> **Activity**
Transcribe, word for word and without additions, each line below from the one containing "timing,period_minus_slack,4013,ps" through the one containing "inverters | 41 | 230 |", both ends included.

Dataset items:
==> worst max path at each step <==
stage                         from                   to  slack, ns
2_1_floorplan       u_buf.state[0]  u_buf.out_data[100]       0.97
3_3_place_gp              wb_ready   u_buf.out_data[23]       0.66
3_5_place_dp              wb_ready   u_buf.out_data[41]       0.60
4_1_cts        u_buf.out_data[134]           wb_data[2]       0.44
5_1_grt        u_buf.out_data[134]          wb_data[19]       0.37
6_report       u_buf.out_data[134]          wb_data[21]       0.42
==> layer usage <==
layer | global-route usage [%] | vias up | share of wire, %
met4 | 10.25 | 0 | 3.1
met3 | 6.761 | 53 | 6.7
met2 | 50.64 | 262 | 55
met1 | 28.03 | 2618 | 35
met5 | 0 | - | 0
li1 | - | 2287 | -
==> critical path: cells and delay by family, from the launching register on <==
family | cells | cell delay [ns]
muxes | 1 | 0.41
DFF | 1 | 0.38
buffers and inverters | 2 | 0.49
<file path="src/rtl/apb_master.sv">
// apb_master: turns single local commands into APB SETUP/ACCESS transfers
// and returns one completion per command. Handles wait states, slave errors
// and an ACCESS-phase timeout. One transfer in flight at a time.
module apb_master #(
  parameter int DATA_WIDTH = 32,
  parameter int ADDR_WIDTH = 32,
  parameter int TIMEOUT    = 16
) (
  input  logic                  p_clk,
  input  logic                  p_reset,
  // local command port
  input  logic                  cmd_valid,
  output logic                  cmd_ready,
  input  logic                  cmd_write,
  input  logic [ADDR_WIDTH-1:0] cmd_addr,
  input  logic [DATA_WIDTH-1:0] cmd_wdata,
  // completion port
  output logic                  rsp_valid,
  input  logic                  rsp_ready,
  output logic [DATA_WIDTH-1:0] rsp_rdata,
  output logic                  rsp_err,
  output logic                  rsp_timeout,
  // APB requester port
  output logic                  p_sel,
  output logic                  p_enable,
  output logic                  p_write,
  output logic [ADDR_WIDTH-1:0] p_addr,
  output logic [DATA_WIDTH-1:0] p_wdata,
  input  logic                  p_ready,
  input  logic [DATA_WIDTH-1:0] p_rdata,
  input  logic                  p_slverr
);

  // Counter is kept at least one bit wide so TIMEOUT=0 still elaborates.
  localparam int CW = (TIMEOUT > 0) ? $clog2(TIMEOUT + 1) : 1;
  localparam logic [CW-1:0] CNT_LAST = CW'((TIMEOUT > 0) ? TIMEOUT - 1 : 0);

  typedef enum logic [1:0] {IDLE, SETUP, ACCESS, RESP} state_t;

  state_t        state, state_nxt;
  logic [CW-1:0] cnt;
  logic          cmd_fire;
  logic          timeout_hit;

  assign cmd_fire    = cmd_valid && cmd_ready;
  // A ready slave always wins over the timeout on the last allowed cycle.
  assign timeout_hit = (TIMEOUT != 0) && !p_ready && (cnt == CNT_LAST);

  // State register.
  always_ff @(posedge p_clk) begin
    if (p_reset) state <= IDLE;
    else         state <= state_nxt;
  end

  // Next-state and Moore-decoded control outputs.
  always_comb begin
    state_nxt = state;
    cmd_ready = 1'b0;
    p_sel     = 1'b0;
    p_enable  = 1'b0;
    rsp_valid = 1'b0;
    case (state)
      IDLE: begin
        cmd_ready = !p_reset;
        if (cmd_fire) state_nxt = SETUP;
      end
      SETUP: begin
        p_sel     = 1'b1;
        state_nxt = ACCESS;
      end
      ACCESS: begin
        p_sel    = 1'b1;
        p_enable = 1'b1;
        if (p_ready || timeout_hit) state_nxt = RESP;
      end
      RESP: begin
        rsp_valid = 1'b1;
        if (rsp_ready) state_nxt = IDLE;
      end
      default: state_nxt = IDLE;
    endcase
  end

  // Request latch, wait counter and completion capture.
  always_ff @(posedge p_clk) begin
    if (p_reset) begin
      p_write     <= 1'b0;
      p_addr      <= '0;
      p_wdata     <= '0;
      cnt         <= '0;
      rsp_rdata   <= '0;
      rsp_err     <= 1'b0;
      rsp_timeout <= 1'b0;
    end else begin
      case (state)
        IDLE: begin
          if (cmd_fire) begin
            p_write <= cmd_write;
            p_addr  <= cmd_addr;
            p_wdata <= cmd_wdata;
            cnt     <= '0;
          end
        end
        ACCESS: begin
          if (p_ready) begin
            rsp_rdata   <= p_write ? '0 : p_rdata;
            rsp_err     <= p_slverr;
            rsp_timeout <= 1'b0;
          end else if (timeout_hit) begin
            rsp_rdata   <= '0;
            rsp_err     <= 1'b1;
            rsp_timeout <= 1'b1;
          end else begin
            cnt <= cnt + CW'(1);
          end
        end
        default: ;
      endcase
    end
  end

endmodule

</file>
<file path="config.mk">
export PLATFORM = sky130hd
export DESIGN_NAME = apb_master
export DESIGN_NICKNAME = d
export VERILOG_FILES = /design/src/rtl/apb_master.sv
export SDC_FILE = /design/constraint.sdc
export NUM_CORES = 1
export LEC_CHECK = 0
export CORE_ASPECT_RATIO = 1.4
export CORE_MARGIN = 3
export CORE_UTILIZATION = 35
export DETAILED_ROUTE_END_ITERATION = 12
export PLACE_DENSITY_LB_ADDON = 0.15
export SETUP_SLACK_MARGIN = 0.02
export SLEW_MARGIN = 25
export SYNTH_ARGS = -nofsm -noshare
export SYNTH_HDL_FRONTEND = slang
export SYNTH_SLANG_ARGS = --single-unit
</file>
<file path="constraint.sdc">
create_clock -name p_clk -period 5.3 [get_ports p_clk]
set_clock_uncertainty 0.05 [all_clocks]
set_input_delay 1.59 -clock p_clk [delete_from_list [all_inputs] [get_ports p_clk]]
set_output_delay 1.59 -clock p_clk [all_outputs]
set_load 0.01 [all_outputs]
</file>
# == Yosys cells after proc, flatten, opt, wreduce, memory -nomap -nowiden ==
# Cells that the tools add are included.
# totals
register_bits,106
out_inout_bits,103
input_bits,103
# op_classes
n_eq_ne,9
add_sub_neg,1
n_mux,18
reduce_logical,13
# ops
operator,count
$mux W32,3
$mux W5,3
$ne A2 B2 Y1 const B,5
$pmux W5 S2,1
$pmux W2 S4,1
$mux W1,7
$mux W2,3
$add A5 B1 Y5 const B,1
$eq A5 B4 Y1 const B,1
$eq A2 B2 Y1 const B,2
$reduce_and A2 Y1,2
$reduce_and A4 Y1,1
$reduce_bool A2 Y1,2
$reduce_and A3 Y1,1
$eq A2 B1 Y1 const B,1
$logic_and A1 B1 Y1,2
$logic_not A1 Y1,2
$logic_not A2 Y1,1
$reduce_or A2 Y1,1
$logic_or A1 B1 Y1,1

# == Longest topological paths before layout ==
# Gate-level depths: netlist (run 1).
# depth
word_depth,5
ltp_mapped,7

# == Least setup slack after synthesis (run 1) ==
# OpenSTA, ideal clock, no wires.
# synth_timing
path_kind,in2out
start,in p_reset
end,out cmd_ready
arrival_ns,2.379
path_slack_ns,1.281
cell_stages,5
cell_sequence,buf_2 > buf_2 > buf_2 > buf_2 > nor2_1
# synth_via
elab_chain_cells,2
# synth_rtl
element,line,source
from (decl),10,"input logic p_reset,"
$logic_not A1 Y1,64,cmd_ready = !p_reset;
$mux W1,62,case (state)
to (decl),13,"output logic cmd_ready,"
# No other way between the ends.

# == Final worst setup path (run 1) ==
# Ends and elaborated chain as after synthesis.

==> run_results.csv, run 1 <==
group,metric,value,unit
setup_path,cpLargestDelayFamily,"buffers and inverters",
setup_path,critPathLaunchType,"input port",
timing,hold_violations,0,
final_layout,antenna_cells,0,
setup_path,crit_type,"in -> out",
run_status,status,"finished clean",
global_route,grt_pass1_wl,17680,µm
logic_synthesis,yosysWarnings,0,
setup_path,r2r_setup_slack,3180,ps
cts,cts_max_level,3,
setup_path,cp_cell_sequence,"buf_2 -> nor2_1 -> clkdlybuf4s50_1",
die,io_pins,206,
setup_path,slowest_stage,"clkdlybuf4s50_1",
logic_synthesis,synth_seq_cells,106,
flow_run,drv_cap,0,
drt,drt_wl_total,11250,µm
die,coreArea,0.01104,mm²
cts,hold_buffers,0,
cts,cts-root-buf,"clkbuf_16",
logic_synthesis,synthTopCellsByArea,"dfxtp_1 53%, nand2b_1 11%, o21ai_0 8.1%",
placement,io_buffers,205,
cts,cts_setup_buffers,0,
global_route,grt_max_degree,108,
setup_path,r2r_cells,5,
cts,clock_sinks,106,
drt,routed-via-count,3725,
logic_synthesis,synth_fa_ha_area_share,1.873,%
cts,cts_buffers,9,
final_layout,fin_util,58.12,%
cts,cts-resized-gates,0,
logic_synthesis,synth.net_count,565,
logic_synthesis,synth_top_family_by_area,"simple AND/OR/NAND/NOR gates",
global_route,grt_overflow_total,0,
setup_path,cpPeakStageDelay,570,ps
setup_path,path_buf_inv,2,
drt,drt-pass1-iter-count,4,
global_route,grt_pass1_vias,3613,
cts,clk_pin_slew_worst_paths,70,ps
cts,ctsLongestPathBuffers,2,
worst_hold_path,min-delay-start,"p_wdata[16]",
timing,fin_crit_sh,75.72,%
power,ir_drop,222.4,µV
logic_synthesis,yosysTopAreaCellShare,52.93,%
worst_hold_path,worstHoldPathCells,2,
placement,place.gp.congestion,0.7585,
die,start_util,36.33,%
timing,slew-limit-headroom,36.84,%
logic_synthesis,yosysSeqAreaShare,52.93,%
drt,initialDrtViolationCount,124,
placement,place_hpwl,8132,µm
setup_path,arrival,2370,ps
setup_path,worstSetupEndpointType,"primary output",
global_route,antenna_found_initial,0,
timing,drv_slew,0,
timing,rsz0062_at_grt,"false",
timing,setup_tns,0,ps
logic_synthesis,synth.distinct_cells,34,
cts,cts_tree,"yes",
logic_synthesis,synth_compound_area_share,16.85,%
timing,finalSetupViolations,0,
final_layout,drive_gt1_share,3.876,%
die,die_x,96.45,µm
logic_synthesis,yosys.area_share.simple,23.41,%
drt,drc,0,
die,die_h,132.6,µm
setup_path,rr_startpoint,"state[0]",
logic_synthesis,synth_xor_area_share,0,%
logic_synthesis,synth_flop_cell,"dfxtp_1",
die,fp.dieArea,0.01279,mm²
logic_synthesis,async_flop_share,0,%
logic_synthesis,muxShareOfSynthArea,0.2497,%
logic_synthesis,synth-edff-count,0,
worst_hold_path,hp-class,"reg -> reg",
power,powerDensity,392.2,mW/mm²
final_layout,syn2layout_area_growth,59.99,%
drt,vias_per_cell,4.739,
drt,wl_per_cell,14.32,µm
logic_synthesis,yosys.area.top_type,"dfxtp_1",
logic_synthesis,ys_top_cells_by_count,"106 x dfxtp_1, 70 x nand2b_1, 66 x nand2_1",
worst_hold_path,min_to,"p_wdata[16]",
final_layout,nets,749,
timing,period_minus_slack,4013,ps
setup_path,worstReg2RegEnd,"p_addr[26]",
timing,worst_pin_slew,947.4,ps
logic_synthesis,yosys.cell_count.top_type,"dfxtp_1",
timing,max_freq,0.2492,GHz
logic_synthesis,avgSynthCellArea,8.791,µm²
setup_path,critPathRequiredTime,3660,ps
setup_path,cp_max_fo,2,
global_route,globalRouteTotalUtil,17.51,%
power,p_leak,0.002295,µW
logic_synthesis,syn_area,0.004009,mm²
drt,antenna_left,0,
die,fp-row-count,45,
cts,clock_latency,340,ps
logic_synthesis,syn-instance-count,456,
==> power breakdown <==
group / total (µW) / switching [µW] / leakage, µW / internal [µW]
sequential: 1020 / 75.5 / 0.000866 / 941
combinational: 803 / 373 / 0.00128 / 430
clock: 696 / 282 / 0.000153 / 414
==> worst max path at each step <==
stage	start	to	slack, ps	depth (start not counted)
after detailed placement	p_reset	cmd_ready	1290	3
final	p_reset	cmd_ready	1290	3
after floorplan	p_reset	cmd_ready	1280	5
after CTS	p_reset	cmd_ready	1280	3
after global placement	p_reset	cmd_ready	1290	3
after global routing	p_reset	cmd_ready	1240	3
==> cell type report <==
class / count / area (µm²)
clock inverter: 5 / 78.83
tap: 141 / 176.4
clock buffer: 11 / 232.7
sequential: 106 / 2122
timing repair buffer: 209 / 2077
multi-input combinational: 309 / 1708
inverter: 5 / 18.77
fill: 1038 / 4622
==> logic make-up (layout without fill, tap and decap cells) <==
| family | after synthesis | in the layout |
|---|---|---|
| AOI/OAI and AO/OA | 112 | 112 |
| muxes | 1 | 1 |
| adders and majority gates | 6 | 6 |
| DFF | 106 | 106 |
| buffers and inverters | 41 | 230 |
| and+or+nand+nor | 190 | 190 |
==> layer usage <==
metal  up-vias  track usage [%]  wire (µm)
met2       137            29.84       5584
met3        11            7.338       1167
met1      1686            19.15       4351
li1       1891                -          -
met4         0            6.084        149
met5         -                0          0
==> registers in the layout, summed over array words and instances (netlist names) <==
signal and cells:
p_addr 32, p_wdata 32, rsp_rdata 32, cnt 5
state 2, p_write 1, rsp_err 1, rsp_timeout 1
==> tightest hold or removal path, delay by kind of cell (launching register included) <==
kind | cells | cell delay (ps)
DFF | 1 | 310
and+or+nand+nor | 1 | 60
AOI/OAI and AO/OA | 1 | 60
==> through the flow <==
stage / area, µm² / instances / hold slack (ps) / setup WS, ps / power, µW
finish: 6414 / 786 / 422.4 / 1287 / 2516
global route: 6414 / 786 / 443.7 / 1243 / 2668
CTS: 6414 / 786 / 426.4 / 1283 / 2554
detailed placement: 6102 / 770 / 416.1 / 1285 / 1845
global placement: 6101 / 770 / 404.2 / 1294 / 1829
floorplan: 4009 / 456 / 383.2 / 1281 / 1405
==> placed cells by master, fill, tap and decap left out, types with 3 or more instances in the layout <==
cell and instances:
nor2_1 36, clkbuf_16 9, nand2b_1 70, a22oi_1 32, o21ai_0 65, nand2_1 66
clkdlybuf4s50_1 204, dfxtp_1 106, inv_1 5, nor2b_1 3, nand3_1 3, ha_1 6
buf_4 4, a31oi_1 5
(Power assumes the default switching activity.)
$ cat config.mk
export PLATFORM = sky130hd
export DESIGN_NAME = pwm_duty_meter
export DESIGN_NICKNAME = d
export VERILOG_FILES = /design/src/rtl/pwm_duty_meter.sv
export SDC_FILE = /design/constraint.sdc
export NUM_CORES = 1
export LEC_CHECK = 0
export BUFFER_PORTS_ARGS = -buffer_cell sky130_fd_sc_hd__buf_2
export CAP_MARGIN = 20
export CORE_MARGIN = 4
export CORE_UTILIZATION = 62
export DETAILED_ROUTE_END_ITERATION = 12
export GPL_TIMING_DRIVEN = 0
export HOLD_SLACK_MARGIN = 0.02
export PLACE_DENSITY = 0.92
export SETUP_SLACK_MARGIN = 0.5
export SYNTH_ARGS = -nofsm -noshare
export SYNTH_HDL_FRONTEND = slang
export SYNTH_SLANG_ARGS = --single-unit
$ cat constraint.sdc
create_clock -name clk -period 5.45 [get_ports clk]
set_clock_uncertainty 0.05 [all_clocks]
set_input_delay 1.635 -clock clk [delete_from_list [all_inputs] [get_ports clk]]
set_output_delay 1.635 -clock clk [all_outputs]
set_load 0.1 [all_outputs]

> **Task response**
timing,period_minus_slack,4013,ps
setup_path,worstReg2RegEnd,"p_addr[26]",
timing,worst_pin_slew,947.4,ps
logic_synthesis,yosys.cell_count.top_type,"dfxtp_1",
timing,max_freq,0.2492,GHz
logic_synthesis,avgSynthCellArea,8.791,µm²
setup_path,critPathRequiredTime,3660,ps
setup_path,cp_max_fo,2,
global_route,globalRouteTotalUtil,17.51,%
power,p_leak,0.002295,µW
logic_synthesis,syn_area,0.004009,mm²
drt,antenna_left,0,
die,fp-row-count,45,
cts,clock_latency,340,ps
logic_synthesis,syn-instance-count,456,
==> power breakdown <==
group / total (µW) / switching [µW] / leakage, µW / internal [µW]
sequential: 1020 / 75.5 / 0.000866 / 941
combinational: 803 / 373 / 0.00128 / 430
clock: 696 / 282 / 0.000153 / 414
==> worst max path at each step <==
stage	start	to	slack, ps	depth (start not counted)
after detailed placement	p_reset	cmd_ready	1290	3
final	p_reset	cmd_ready	1290	3
after floorplan	p_reset	cmd_ready	1280	5
after CTS	p_reset	cmd_ready	1280	3
after global placement	p_reset	cmd_ready	1290	3
after global routing	p_reset	cmd_ready	1240	3
==> cell type report <==
class / count / area (µm²)
clock inverter: 5 / 78.83
tap: 141 / 176.4
clock buffer: 11 / 232.7
sequential: 106 / 2122
timing repair buffer: 209 / 2077
multi-input combinational: 309 / 1708
inverter: 5 / 18.77
fill: 1038 / 4622
==> logic make-up (layout without fill, tap and decap cells) <==
| family | after synthesis | in the layout |
|---|---|---|
| AOI/OAI and AO/OA | 112 | 112 |
| muxes | 1 | 1 |
| adders and majority gates | 6 | 6 |
| DFF | 106 | 106 |
| buffers and inverters | 41 | 230 |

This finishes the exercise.